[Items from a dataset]
# # # #

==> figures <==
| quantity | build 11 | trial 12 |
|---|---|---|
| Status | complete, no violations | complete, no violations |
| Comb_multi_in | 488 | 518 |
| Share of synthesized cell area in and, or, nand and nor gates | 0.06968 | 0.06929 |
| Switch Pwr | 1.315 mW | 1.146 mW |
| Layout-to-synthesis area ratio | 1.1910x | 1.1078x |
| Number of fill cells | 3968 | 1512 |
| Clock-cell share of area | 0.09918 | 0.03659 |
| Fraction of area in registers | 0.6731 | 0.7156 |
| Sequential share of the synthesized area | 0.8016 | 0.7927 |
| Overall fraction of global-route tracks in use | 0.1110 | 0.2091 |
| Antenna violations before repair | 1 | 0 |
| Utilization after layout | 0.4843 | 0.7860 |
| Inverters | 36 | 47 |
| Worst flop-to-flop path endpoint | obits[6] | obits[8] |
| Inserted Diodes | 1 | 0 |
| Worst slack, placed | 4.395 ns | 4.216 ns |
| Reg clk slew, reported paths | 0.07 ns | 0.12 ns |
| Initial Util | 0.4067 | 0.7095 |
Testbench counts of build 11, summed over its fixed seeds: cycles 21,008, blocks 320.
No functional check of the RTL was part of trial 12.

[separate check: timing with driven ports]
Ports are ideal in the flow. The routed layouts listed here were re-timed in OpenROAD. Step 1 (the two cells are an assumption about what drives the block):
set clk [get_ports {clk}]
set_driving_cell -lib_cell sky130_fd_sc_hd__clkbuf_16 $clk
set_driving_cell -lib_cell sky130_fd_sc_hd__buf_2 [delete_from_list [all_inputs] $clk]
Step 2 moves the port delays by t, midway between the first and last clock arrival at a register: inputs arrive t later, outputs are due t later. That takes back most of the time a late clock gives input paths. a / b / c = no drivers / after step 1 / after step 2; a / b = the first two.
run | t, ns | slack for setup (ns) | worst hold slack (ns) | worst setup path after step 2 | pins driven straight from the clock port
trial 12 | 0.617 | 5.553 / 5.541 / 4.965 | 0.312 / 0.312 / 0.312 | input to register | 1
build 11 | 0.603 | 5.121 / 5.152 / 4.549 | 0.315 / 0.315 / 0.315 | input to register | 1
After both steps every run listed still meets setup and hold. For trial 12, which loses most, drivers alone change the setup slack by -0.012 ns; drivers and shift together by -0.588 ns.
This is an optimization exercise on Yosys and OpenROAD, whose aim is small area, a short achievable clock period and few clock cycles per item, not a production implementation. The RTL was checked by simulation tests, not by an equivalence proof against the original design. No activity file was given, so power comes from the tool's default toggle rates.

Design s8b_encoder, start of the top module:
module s8b_encoder (
    input  wire        clk,
    input  wire        rst,
    input  wire        in_valid,
    output wire        in_ready,
    input  wire [31:0] in_data,
    output wire        out_valid,
    input  wire        out_ready,
    output wire [63:0] out_word,
    output wire        out_last
);
==> flow/config.mk <==
export PLATFORM = sky130hd
export DESIGN_NAME = s8b_encoder
export DESIGN_NICKNAME = s8b_encoder
export VERILOG_FILES = /design/flow/design.v
export SDC_FILE = /design/flow/constraint.sdc
export NUM_CORES = 4
export LEC_CHECK = 0
export CAP_MARGIN = 20
export CORE_MARGIN = 2
export CORE_UTILIZATION = 40
export SETUP_SLACK_MARGIN = 5
export SLEW_MARGIN = 20
export TNS_END_PERCENT = 5
==> flow/constraint.sdc <==
create_clock -name core_clock -period 8.0 [get_ports {clk}]
set_input_delay 1.6000 -clock core_clock [delete_from_list [all_inputs] [get_ports {clk}]]
set_output_delay 1.6000 -clock core_clock [all_outputs]
set_load 0.01 [all_outputs]
standard.sh (not shown) runs the stock make flow with config.mk's settings and CLKGATE_MAP_FILE= SYNTH_SCRIPT=/design/flow/synth_recipe.tcl, a recipe that flattens the netlist after the stock synthesis.
==> flow/flow/run.sh <==
#!/bin/bash
# The standard layout (standard.sh: ORFS synthesis through finish, unchanged), except
# that buffer_ports makes the input and output port buffers from sky130_fd_sc_hd__buf_4
# cells instead of the delay-cell buffer it picks by default. Every port still gets its
# own buffer. make's full output goes to standard.log in this folder; the ORFS steps
# keep their own logs under orfs/logs.
set -euo pipefail
export BUFFER_PORTS_ARGS="-buffer_cell sky130_fd_sc_hd__buf_4"
bash standard.sh "BUFFER_PORTS_ARGS=-buffer_cell sky130_fd_sc_hd__buf_4" finish > standard.log 2>&1
The starting point produced a clean layout.
Testbench counts at the start, summed over its fixed seeds: cycles 24,799, items 24,576.
Then changed:
==> flow/flow/run.sh (replaced) <==
#!/bin/bash
# The standard layout (standard.sh: ORFS synthesis through finish, unchanged), except
# that buffer_ports makes the input and output port buffers from sky130_fd_sc_hd__buf_1
# cells instead of the delay-cell buffer it picks by default. Every port still gets its
# own buffer. make's full output goes to standard.log in this folder; the ORFS steps
# keep their own logs under orfs/logs.
set -euo pipefail
export BUFFER_PORTS_ARGS="-buffer_cell sky130_fd_sc_hd__buf_1"
bash standard.sh "BUFFER_PORTS_ARGS=-buffer_cell sky130_fd_sc_hd__buf_1" finish > standard.log 2>&1
--- a/flow/config.mk
+++ b/flow/config.mk
@@ -10,2 +10,4 @@
 export CORE_UTILIZATION = 40
+export CTS_CLUSTER_DIAMETER = 80
+export CTS_CLUSTER_SIZE = 24
 export SETUP_SLACK_MARGIN = 5
What happened:
- The changed run finished with timing, DRC and antenna clean
- clock skew is about the same
- cell area decreases by a few percent
- die area stays the same
- routed wire length increases slightly
- global-route usage decreases by 0.28 points
- total power decreases by roughly a tenth
- area after synthesis does not change
- sequential power barely changes


## violet
Starting RTL as in the previous note.
Settings: LEC_CHECK=0, CAP_MARGIN=20, CORE_MARGIN=2, CORE_UTILIZATION=40, SETUP_SLACK_MARGIN=5, SLEW_MARGIN=20, TNS_END_PERCENT=5; clock period 8.0 ns.
run.sh (not shown) runs the stock make flow with config.mk's settings and CLKGATE_MAP_FILE= SYNTH_SCRIPT=/design/flow/synth_recipe.tcl, a recipe that flattens the netlist after the stock synthesis.
Stock flow here: none of the scripts above is used.
In summary, violet completed successfully, with a layout that passed the timing, design-rule and antenna checks.
Testbench counts of violet, summed over its fixed seeds: cycles 24,799, items 24,576.
## Diff of input files: quartz against violet
Settings: CTS_CLUSTER_DIAMETER newly set to 100; CTS_CLUSTER_SIZE newly set to 30.
==> flow/flow/run.sh (new file) <==
#!/bin/bash
# The standard layout (standard.sh: ORFS synthesis through finish, unchanged), except
# that buffer_ports makes the input and output port buffers from sky130_fd_sc_hd__buf_1
# cells instead of the delay-cell buffer it picks by default. Every port still gets its
# own buffer. make's full output goes to standard.log in this folder; the ORFS steps
# keep their own logs under orfs/logs.
set -euo pipefail
export BUFFER_PORTS_ARGS="-buffer_cell sky130_fd_sc_hd__buf_1"
bash standard.sh "BUFFER_PORTS_ARGS=-buffer_cell sky130_fd_sc_hd__buf_1" finish > standard.log 2>&1
==> flow/standard.sh (new file) <==
#!/bin/bash
# synth_recipe.tcl (not shown) runs the flow's synth.tcl, then flattens the netlist and writes it again
# the make line also repeats each setting of config.mk as NAME=value (left out here)
make -C /OpenROAD-flow-scripts/flow DESIGN_CONFIG=/design/flow/config.mk WORK_HOME=/design/flow/orfs CLKGATE_MAP_FILE= SYNTH_SCRIPT=/design/flow/synth_recipe.tcl "${@:-finish}"
removed: flow/run.sh
Findings:
quartz went all the way through the flow, and no timing, DRC or antenna check failed.
Compared with violet, quartz ends up with a smaller final cell area.
Higher worst reg-to-reg path cell count goes to violet over quartz.
| fraction of met1 tracks used by global routing | lower: quartz |
Going from violet to quartz, sequential share of layout area +2.8 points; number of global-route vias before repair -about 1.7%; internal power component -19%; critical path depth -1.

-- afterwards: timing with drivers on the ports --
The flow's constraints put no driver on any port. The routed layouts listed below were extracted and timed again, unchanged, in two steps. Step 1 (the two cells are an assumption about what drives the block):
set clk [get_ports {clk}]
set_driving_cell -lib_cell sky130_fd_sc_hd__clkbuf_16 $clk
set_driving_cell -lib_cell sky130_fd_sc_hd__buf_2 [delete_from_list [all_inputs] $clk]
Step 2, shift: input delay + t, output delay - t, t = (earliest + latest rising clock arrival at the registers) / 2. This alone moves slack from input paths to output paths. Slacks: no drivers / after step 1 / after step 2; pairs: no drivers / after step 1.
run | t, ns | setup WS [ns] | hold WS [ns] | clock arrival spread, ns
the first run of note 1 | 0.675 | 4.771 / 4.771 / 4.356 | 0.489 / 0.489 / 0.489 | 0.031 / 0.031
the second run of note 1 | 0.687 | 4.676 / 4.676 / 4.448 | 0.493 / 0.493 / 0.493 | 0.029 / 0.030
violet | 0.657 | 4.745 / 4.745 / 4.459 | 0.481 / 0.481 / 0.481 | 0.038 / 0.039
quartz | 0.643 | 4.748 / 4.748 / 4.450 | 0.489 / 0.489 / 0.489 | 0.040 / 0.040
After both steps every run listed still meets setup and hold. For the first run of note 1, which loses most, drivers alone change the setup slack by 0.000 ns; drivers and shift together by -0.415 ns.
Source: an optimization exercise on an open RTL-to-GDS flow (aim: small area, a short achievable clock period and few clock cycles). Production flows keep margins and buffers that such runs may drop.
Function was checked by simulation only, so behaviour that the tests miss may differ from the original.
Power and IR drop assume default switching activity.

xenon:
## usb_uart_bridge
module usb_uart_bridge (
    input  wire        clk,
    input  wire        rst,
    input  wire        cmd_valid,
    input  wire [7:0]  cmd_data,
    output wire        cmd_ready,
    output reg         ev_valid,
    output reg  [3:0]  ev_code,
    output reg  [31:0] ev_data,
    input  wire        ev_ready
);
==> module ring_buffer, before the edit <==
module ring_buffer #(
    parameter N  = 64,
    parameter AW = 6,
    parameter LO = 3                
) (
    input  wire          clk,
    input  wire          rst,
    input  wire          put,        
    input  wire [7:0]    put_data,
    input  wire          get,        
    output reg  [7:0]    rd_data,    
    output reg           empty,
    output reg           full,
    output reg  [AW-1:0] depth
);
    localparam NL = 1 << LO;
    localparam NH = N >> LO;
    localparam LAST = N - 2;        
    reg [8*(N-1)-1:0] store;
    reg [NL-1:0]  rs_lo;            
    reg [NL-1:0]  rs_lo_n;          
    reg [NH-1:0]  rs_hi;
    reg [AW-1:0]  wp;               
    reg           wb_v;
    reg [7:0]     wb_d;
    reg [NL-1:0]  we_lo;            
    reg [NH-1:0]  we_hi;            
    reg           one, two;
    integer i, j;
    always @(posedge clk) begin
        for (j = 0; j < NH; j = j + 1)
            for (i = 0; i < NL; i = i + 1)
                if (NL*j+i <= LAST && we_hi[j] && we_lo[i])
                    store[8*(NL*j+i) +: 8] <= wb_d;
    end
    wire [AW-1:0] wp1 = (wp == LAST) ? {AW{1'b0}} : wp + 1'b1;
    wire [NL-1:0] lo_sel_a = rs_lo;
    wire [NL-1:0] lo_sel_b = ~rs_lo_n;
    wire [NH-1:0] hi_sel   = rs_hi;
    reg  [7:0]    grp, nxt;
    always @(*) begin
        nxt = 8'h0;
        for (j = 0; j < NH; j = j + 1) begin
            grp = 8'h0;
            for (i = 0; i < NL; i = i + 1)
                if (NL*j+i <= LAST)
                    grp = grp | (store[8*(NL*j+i) +: 8] &
                                 {{4{lo_sel_b[i]}}, {4{lo_sel_a[i]}}});
            nxt = nxt | (grp & {8{hi_sel[j]}});
        end
    end
    always @(posedge clk) begin
        if (get) begin
            if (one)
                rd_data <= put_data;
            else if (two && wb_v)
                rd_data <= wb_d;
            else
                rd_data <= nxt;
        end else if (empty && put) begin
            rd_data <= put_data;
        end
    end
    wire [AW-1:0] dp1 = depth + 1'b1;
    wire [AW-1:0] dm1 = depth - 1'b1;
    wire          up  = put && !get;
    wire          dn  = get && !put;
    always @(posedge clk) begin
        wb_d  <= put_data;
        we_lo <= {{(NL-1){1'b0}}, 1'b1} << wp1[LO-1:0];
        if (rst) begin
            we_hi <= {NH{1'b0}};
            rs_lo <= {{(NL-2){1'b0}}, 2'b10};
            rs_lo_n <= ~{{(NL-2){1'b0}}, 2'b10};
            rs_hi <= {{(NH-1){1'b0}}, 1'b1};
            wp    <= LAST;
            wb_v  <= 1'b0;
            depth <= {AW{1'b0}};
            empty <= 1'b1;
            one   <= 1'b0;
            two   <= 1'b0;
            full  <= 1'b0;
        end else begin
            wb_v  <= put;
            we_hi <= put ? ({{(NH-1){1'b0}}, 1'b1} << wp1[AW-1:LO]) : {NH{1'b0}};
            if (put) wp <= wp1;
            if (get) begin
                if (rs_hi[NH-1] && rs_lo[NL-2]) begin
                    rs_lo <= {{(NL-1){1'b0}}, 1'b1};
                    rs_lo_n <= ~{{(NL-1){1'b0}}, 1'b1};
                    rs_hi <= {{(NH-1){1'b0}}, 1'b1};
                end else begin
                    rs_lo <= {rs_lo[NL-2:0], rs_lo[NL-1]};
                    rs_lo_n <= {rs_lo_n[NL-2:0], rs_lo_n[NL-1]};
                    if (rs_lo[NL-1])
                        rs_hi <= {rs_hi[NH-2:0], rs_hi[NH-1]};
                end
            end
            if (up) begin
                depth <= dp1;
                empty <= 1'b0;
                one   <= empty;
                two   <= one;
                full  <= (dp1 == {AW{1'b1}});
            end else if (dn) begin
                depth <= dm1;
                empty <= one;
                one   <= two;
                two   <= (depth == 3);
                full  <= 1'b0;
            end
        end
    end
endmodule
export LEC_CHECK = 0
export ABC_CLOCK_PERIOD_IN_PS = 3000
export CAP_MARGIN = 20
export CORE_MARGIN = 2
export CORE_UTILIZATION = 65
export CTS_BUF_LIST = sky130_fd_sc_hd__clkbuf_4 sky130_fd_sc_hd__clkbuf_8
export SETUP_SLACK_MARGIN = 4.0
export SLEW_MARGIN = 20
create_clock -name core_clock -period 7.0 [get_ports {clk}]
run.sh (not shown) runs the stock make flow with config.mk's settings and CLKGATE_MAP_FILE= SYNTH_SCRIPT=/design/flow/synth_recipe.tcl, a recipe that flattens the netlist after the stock synthesis.
Testbench counts of xenon, summed over its fixed seeds: cycles 36,968.
#### Input delta (violet over xenon)
--- a/flow/design.v
+++ b/flow/design.v
@@ -12,43 +12,38 @@
     output reg           empty,
     output reg           full,
     output reg  [AW-1:0] depth
 );
     localparam NL = 1 << LO;
     localparam NH = N >> LO;
-    localparam LAST = N - 2;        
-    reg [8*(N-1)-1:0] store;
+    reg [8*N-1:0] store;
     reg [NL-1:0]  rs_lo;            
-    reg [NL-1:0]  rs_lo_n;          
     reg [NH-1:0]  rs_hi;
     reg [AW-1:0]  wp;               
     reg           wb_v;
     reg [7:0]     wb_d;
     reg [NL-1:0]  we_lo;            
     reg [NH-1:0]  we_hi;            
     reg           one, two;
     integer i, j;
     always @(posedge clk) begin
         for (j = 0; j < NH; j = j + 1)
             for (i = 0; i < NL; i = i + 1)
-                if (NL*j+i <= LAST && we_hi[j] && we_lo[i])
+                if (we_hi[j] && we_lo[i])
                     store[8*(NL*j+i) +: 8] <= wb_d;
     end
-    wire [AW-1:0] wp1 = (wp == LAST) ? {AW{1'b0}} : wp + 1'b1;
-    wire [NL-1:0] lo_sel_a = rs_lo;
-    wire [NL-1:0] lo_sel_b = ~rs_lo_n;
-    wire [NH-1:0] hi_sel   = rs_hi;
+    wire [AW-1:0] wp1 = wp + 1'b1;
+    wire [NL-1:0] lo_sel = rs_lo;
+    wire [NH-1:0] hi_sel = rs_hi;
     reg  [7:0]    grp, nxt;
     always @(*) begin
         nxt = 8'h0;
         for (j = 0; j < NH; j = j + 1) begin
             grp = 8'h0;
             for (i = 0; i < NL; i = i + 1)
-                if (NL*j+i <= LAST)
-                    grp = grp | (store[8*(NL*j+i) +: 8] &
-                                 {{4{lo_sel_b[i]}}, {4{lo_sel_a[i]}}});
+                grp = grp | (store[8*(NL*j+i) +: 8] & {8{lo_sel[i]}});
             nxt = nxt | (grp & {8{hi_sel[j]}});
         end
     end
     always @(posedge clk) begin
         if (get) begin
             if (one)
@@ -68,36 +63,28 @@
     always @(posedge clk) begin
         wb_d  <= put_data;
         we_lo <= {{(NL-1){1'b0}}, 1'b1} << wp1[LO-1:0];
         if (rst) begin
             we_hi <= {NH{1'b0}};
             rs_lo <= {{(NL-2){1'b0}}, 2'b10};
-            rs_lo_n <= ~{{(NL-2){1'b0}}, 2'b10};
             rs_hi <= {{(NH-1){1'b0}}, 1'b1};
-            wp    <= LAST;
+            wp    <= {AW{1'b1}};
             wb_v  <= 1'b0;
             depth <= {AW{1'b0}};
             empty <= 1'b1;
             one   <= 1'b0;
             two   <= 1'b0;
             full  <= 1'b0;
         end else begin
             wb_v  <= put;
             we_hi <= put ? ({{(NH-1){1'b0}}, 1'b1} << wp1[AW-1:LO]) : {NH{1'b0}};
             if (put) wp <= wp1;
             if (get) begin
-                if (rs_hi[NH-1] && rs_lo[NL-2]) begin
-                    rs_lo <= {{(NL-1){1'b0}}, 1'b1};
-                    rs_lo_n <= ~{{(NL-1){1'b0}}, 1'b1};
-                    rs_hi <= {{(NH-1){1'b0}}, 1'b1};
-                end else begin
-                    rs_lo <= {rs_lo[NL-2:0], rs_lo[NL-1]};
-                    rs_lo_n <= {rs_lo_n[NL-2:0], rs_lo_n[NL-1]};
-                    if (rs_lo[NL-1])
-                        rs_hi <= {rs_hi[NH-2:0], rs_hi[NH-1]};
-                end
+                rs_lo <= {rs_lo[NL-2:0], rs_lo[NL-1]};
+                if (rs_lo[NL-1])
+                    rs_hi <= {rs_hi[NH-2:0], rs_hi[NH-1]};
             end
             if (up) begin
                 depth <= dp1;
                 empty <= 1'b0;
                 one   <= empty;
                 two   <= one;
## What came out
xenon reached the final stage; the timing, DRC and antenna checks on its layout passed.
violet: no failed stages, no open violations at the end
Compared with xenon, violet shows a wire length of the first global-routing pass that is 3.9% lower.
Status: post-layout total power parity (violet, xenon)
Power per cell area went down slightly going from xenon to violet.
Clock buffer count of violet exceeds that of xenon by a few percent.
Sequential power of violet is on par with xenon.
Where setup slack is concerned, xenon is better than violet.
From xenon to violet, leftover overflow at the end of global routing did not move at all.
Worst hold-check slack ended up 0.0041 ns higher on violet than on xenon.
Taking xenon as the reference, in violet clock skew increased by 0.021 ns relative to the old numbers; xor/xnor cell area share of the yosys netlist held steady; count of buffers not belonging to the clock network in the layout has decreased.
Against xenon, violet comes in 1.8% lower on highest achievable clock rate.
violet ended up with a higher final cell count than xenon did.
xenon reports its first element of the critical path as u_txrb.rs_lo_n[3]$_SDFFE_PP1P_ while violet reports u_txrb.rs_lo[7]$_SDFFE_PP0P_.
| TritonCTS buffer count | violet vs xenon | 1.6% lower |
Testbench counts of violet, summed over its fixed seeds: cycles 36,968.

==> what the ideal ports hide <==
The flow's constraints put no driver on any port. The routed layouts listed below were extracted and timed again, unchanged, in two steps.
Step 1, drivers: a clkbuf_16 drives clk and a buf_2 each remaining input, both assumed.
Step 2 adds t to the input delays and takes it off the output delays; t is the mean of the earliest and latest rising clock arrival at the registers after step 1. Input paths then give back, and output paths get back, about the clock's delay inside the block.
Slacks: ideal / step 1 / step 2; pairs: ideal / step 1.
run	t, ns	slack for setup (ns)	worst setup path after step 2	slew at the worst register clock pin (ns)
xenon	1.015	3.934 / 3.934 / 3.120	input to register	0.07 / 0.07
violet	1.015	3.879 / 3.879 / 3.085	input to register	0.07 / 0.07
After both steps every run listed still meets setup and hold. The setup slack of xenon, which loses most, moves by 0.000 ns with the drivers and by -0.814 ns with both steps.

# # # #

▶ _Your assignment_
The response must consist solely of the lines from the top of the records through the line holding "mW | 1.146 mW |", copied word for word.

▶ _Response box_
==> figures <==
| quantity | build 11 | trial 12 |
|---|---|---|
| Status | complete, no violations | complete, no violations |
| Comb_multi_in | 488 | 518 |
| Share of synthesized cell area in and, or, nand and nor gates | 0.06968 | 0.06929 |
| Switch Pwr | 1.315 mW | 1.146 mW |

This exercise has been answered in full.